2027年10月19日

美女


「カーマ・スートラ」では美女を「蓮女」として次のように賞賛している。
顔は満月のようにうるわしく、
肉づき豊かな体はシラス、すなわち芥子菜の花のように柔らかく、
肌は金色の蓮の花のようにきめこまかく、柔和で美しく、決して浅黒くはない
目は子鹿のそれのように美しく輝き、ぱっちりとして、目尻はやや赤味をおびている
乳房は固くしまって、豊かに盛りあがり、
項はすっきりとし、
鼻筋はまっすぐ通って愛らしい
そして、体の中央にー臍のあたりに、三本の横皺が走っている
ヨニ(女性器)はほころびかけた蓮のつぼみにも似て、
愛液(カーマ・サリラ)は開きたての百合の花の香りを漂わせる 歩き方は白鳥のようで、
コキラ鳥に似た低い妙なる声を発する
白衣と美しい宝石とぜいたくな装いを好み、
小食で、眠りは浅く、
聡明で礼儀正しいばかりでなく、
信仰心も厚く、しきりと神をあがめ、バラモンたちの対話を聞きたがる。
現代人にとっては、美女かそうでないかは、人それぞれだが、かつては、はっきりとした基準が存在し、人は出来るだけ生きて神に近づけるよう努力したのだった。

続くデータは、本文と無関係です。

## src/dtcf_pkg.sv

```systemverilog
// Shared types, constants and helper functions for the debug trace character FIFO.
`default_nettype none

package dtcf_pkg;

   // Character store geometry
   localparam int BUFFER_DEPTH = 4096;
   localparam int IDX_W        = $clog2(BUFFER_DEPTH);
   localparam int CNT_W        = $clog2(BUFFER_DEPTH + 1);
   localparam int FILL_W       = 13;

   // Command queue between front and back
   localparam int Q_DEPTH = 2;
   localparam int Q_IDX_W = $clog2(Q_DEPTH);
   localparam int Q_CNT_W = $clog2(Q_DEPTH + 1);

   // Command codes
   localparam logic [2:0] CMD_CHAR  = 3'd0;
   localparam logic [2:0] CMD_DIGIT = 3'd1;
   localparam logic [2:0] CMD_BYTE  = 3'd2;
   localparam logic [2:0] CMD_HEX16 = 3'd3;
   localparam logic [2:0] CMD_HEX32 = 3'd4;
   localparam logic [2:0] CMD_DRAIN = 3'd5;

   // Characters
   localparam logic [7:0] CH_LF      = 8'h0A;
   localparam logic [7:0] CH_CR      = 8'h0D;
   localparam logic [7:0] CH_ZERO    = 8'h30;
   localparam logic [7:0] CH_X       = 8'h78;
   localparam logic [7:0] CH_UPPER_A = 8'h41;

   // Prefix phases: characters of "0x" still to emit
   localparam logic [1:0] PRE_NONE = 2'd0;
   localparam logic [1:0] PRE_X    = 2'd1;
   localparam logic [1:0] PRE_BOTH = 2'd2;

   // Work plan for one item, built by the front and carried out by the back
   typedef struct packed {
      logic        drain;   // pop one character
      logic        cr;      // emit a carriage return first
      logic        raw;     // emit chr as is
      logic [1:0]  pre;     // "0x" characters left
      logic [3:0]  dig;     // hex digits left
      logic [7:0]  chr;     // raw character
      logic [31:0] nib;     // digits, most significant nibble at the top
   } desc_type;

   function automatic logic [7:0] hex_char(input logic [3:0] n);
      if (n < 4'd10) begin
         return CH_ZERO + {4'b0000, n};
      end else begin
         return CH_UPPER_A + {4'b0000, n} - 8'd10;
      end
   endfunction

   function automatic logic [IDX_W-1:0] next_idx(input logic [IDX_W-1:0] i);
      return (i == IDX_W'(BUFFER_DEPTH - 1)) ? '0 : i + 1'b1;
   endfunction

endpackage

`default_nettype wire

```

## src/dtcf_front.sv

```systemverilog
// Front end: classifies incoming commands into work plans and queues them.
`default_nettype none

module dtcf_front import dtcf_pkg::*; (
   input  wire logic        clock,
   input  wire logic        reset,
   input  wire logic        req_valid,
   output      logic        req_ready,
   input  wire logic [2:0]  req_command,
   input  wire logic [31:0] req_value,
   output      logic        desc_valid,
   output      desc_type    desc,
   input  wire logic        desc_pop
);

   desc_type             plan;
   desc_type             q_mem_ff [Q_DEPTH];
   logic [Q_IDX_W-1:0]   head_ff, head_in;
   logic [Q_IDX_W-1:0]   tail_ff, tail_in;
   logic [Q_CNT_W-1:0]   cnt_ff, cnt_in;
   logic                 push;
   logic                 pop;

   // Classify the command into a character plan
   always_comb begin
      plan = '0;
      case (req_command)
         CMD_CHAR: begin
            plan.raw = 1'b1;
            plan.chr = req_value[7:0];
            plan.cr  = (req_value[7:0] == CH_LF);
         end
         CMD_DIGIT: begin
            plan.dig = 4'd1;
            plan.nib = {req_value[3:0], 28'd0};
         end
         CMD_BYTE: begin
            plan.dig = 4'd2;
            plan.nib = {req_value[7:0], 24'd0};
         end
         CMD_HEX16: begin
            plan.pre = PRE_BOTH;
            plan.dig = 4'd4;
            plan.nib = {req_value[15:0], 16'd0};
         end
         CMD_HEX32: begin
            plan.pre = PRE_BOTH;
            plan.dig = 4'd8;
            plan.nib = req_value;
         end
         CMD_DRAIN: begin
            plan.drain = 1'b1;
         end
         default: begin
            plan = '0;
         end
      endcase
   end

   assign req_ready  = (cnt_ff != Q_CNT_W'(Q_DEPTH));
   assign push       = req_valid && req_ready;
   assign desc_valid = (cnt_ff != '0);
   assign pop        = desc_pop && desc_valid;
   assign desc       = q_mem_ff[head_ff];

   always_comb begin
      head_in = pop  ? head_ff + 1'b1 : head_ff;
      tail_in = push ? tail_ff + 1'b1 : tail_ff;
      cnt_in  = cnt_ff;
      if (push && !pop) begin
         cnt_in = cnt_ff + 1'b1;
      end else if (pop && !push) begin
         cnt_in = cnt_ff - 1'b1;
      end
   end

   always_ff @(posedge clock) begin
      if (reset) begin
         head_ff <= '0;
         tail_ff <= '0;
         cnt_ff  <= '0;
      end else begin
         head_ff <= head_in;
         tail_ff <= tail_in;
         cnt_ff  <= cnt_in;
      end
   end

   always_ff @(posedge clock) begin
      if (push) begin
         q_mem_ff[tail_ff] <= plan;
      end
   end

endmodule

`default_nettype wire

```

## config.mk

```make
export PLATFORM = sky130hd
export DESIGN_NAME = dtcf_front
export DESIGN_NICKNAME = d
export VERILOG_FILES = /design/src/dtcf_pkg.sv /design/src/dtcf_front.sv
export SDC_FILE = /design/constraint.sdc
export NUM_CORES = 1
export LEC_CHECK = 0
export BUFFER_PORTS_ARGS = -buffer_cell sky130_fd_sc_hd__buf_2
export CAP_MARGIN = 10
export CORE_MARGIN = 2
export CORE_UTILIZATION = 61
export CTS_BUF_LIST = sky130_fd_sc_hd__clkbuf_4 sky130_fd_sc_hd__clkbuf_8
export CTS_CLUSTER_SIZE = 16
export DETAILED_ROUTE_END_ITERATION = 10
export PLACE_DENSITY = 0.89
export SYNTH_ARGS = -nofsm -noshare
export SYNTH_HDL_FRONTEND = slang
export SYNTH_SLANG_ARGS = --single-unit
```

## constraint.sdc

```tcl
create_clock -name clock -period 3.4 [get_ports clock]
set_input_delay 0.68 -clock clock [delete_from_list [all_inputs] [get_ports clock]]
set_output_delay 0.68 -clock clock [all_outputs]
set_load 0.03 [all_outputs]
```

==> results of run 1 <==
==> cell usage in the layout (no fill, tap or decap), types with 2 or more instances in the layout <==
master,Yosys,routed
a21oi_1,2,2
a22o_1,8,8
a22oi_1,4,4
a2bb2oi_1,2,2
and2_1,27,27
buf_2,5,88
buf_4,2,3
bufinv_16,0,2
clkbuf_8,0,9
dfxtp_1,5,4
edfxtp_1,96,96
inv_6,0,2
mux2_2,48,48
mux2i_1,4,4
nand2_1,6,6
nand2b_1,2,2
nor2_1,4,4
nor2b_4,2,2
o21ai_0,2,2
o22a_1,2,2
o22ai_1,4,4
o2bb2ai_1,4,4
xor2_1,3,3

古代インドでは、望ましい女性から順に、蓮女(パドミニ)、芸女(チトリニ)、貝女(シャンキニ)、象女(ハスティニ)と分類されていた。
  • 蓮女・・・上記のとおり、神々の世界から降り立ったかのような風情の女性。主に昼間の交合を好むとされている。
  • 芸女・・・蓮女ほどのデリカシーはないが、乳房は大きく、腿のやや太めの女性。愛液はかぐわしい密の香りがして、どちらかというと夜の交合を好む。
  • 貝女・・・それほど容姿端麗ではなく、痩せすぎたり、背が高すぎたり、太りすぎたりなどしており、腰はぽってりして、胸小さく、声はだみ声だったりする女性。男の身体に爪痕を残すこともしばしば。愛液は塩の匂いがして、夜の交合を好む。
  • 象女・・・絶対に避けるべき女性で、鈍感にして、身体はいかつく動作は鈍い。象の陰部のようなつんとした匂いがただよい、昼夜見境なく交合を求める。
しかし、いくら美しくても、彼女らは学ぶべき諸芸を身につけることなしには、一人前の女性とは認められなかった。それは、64種類にもおよんだ。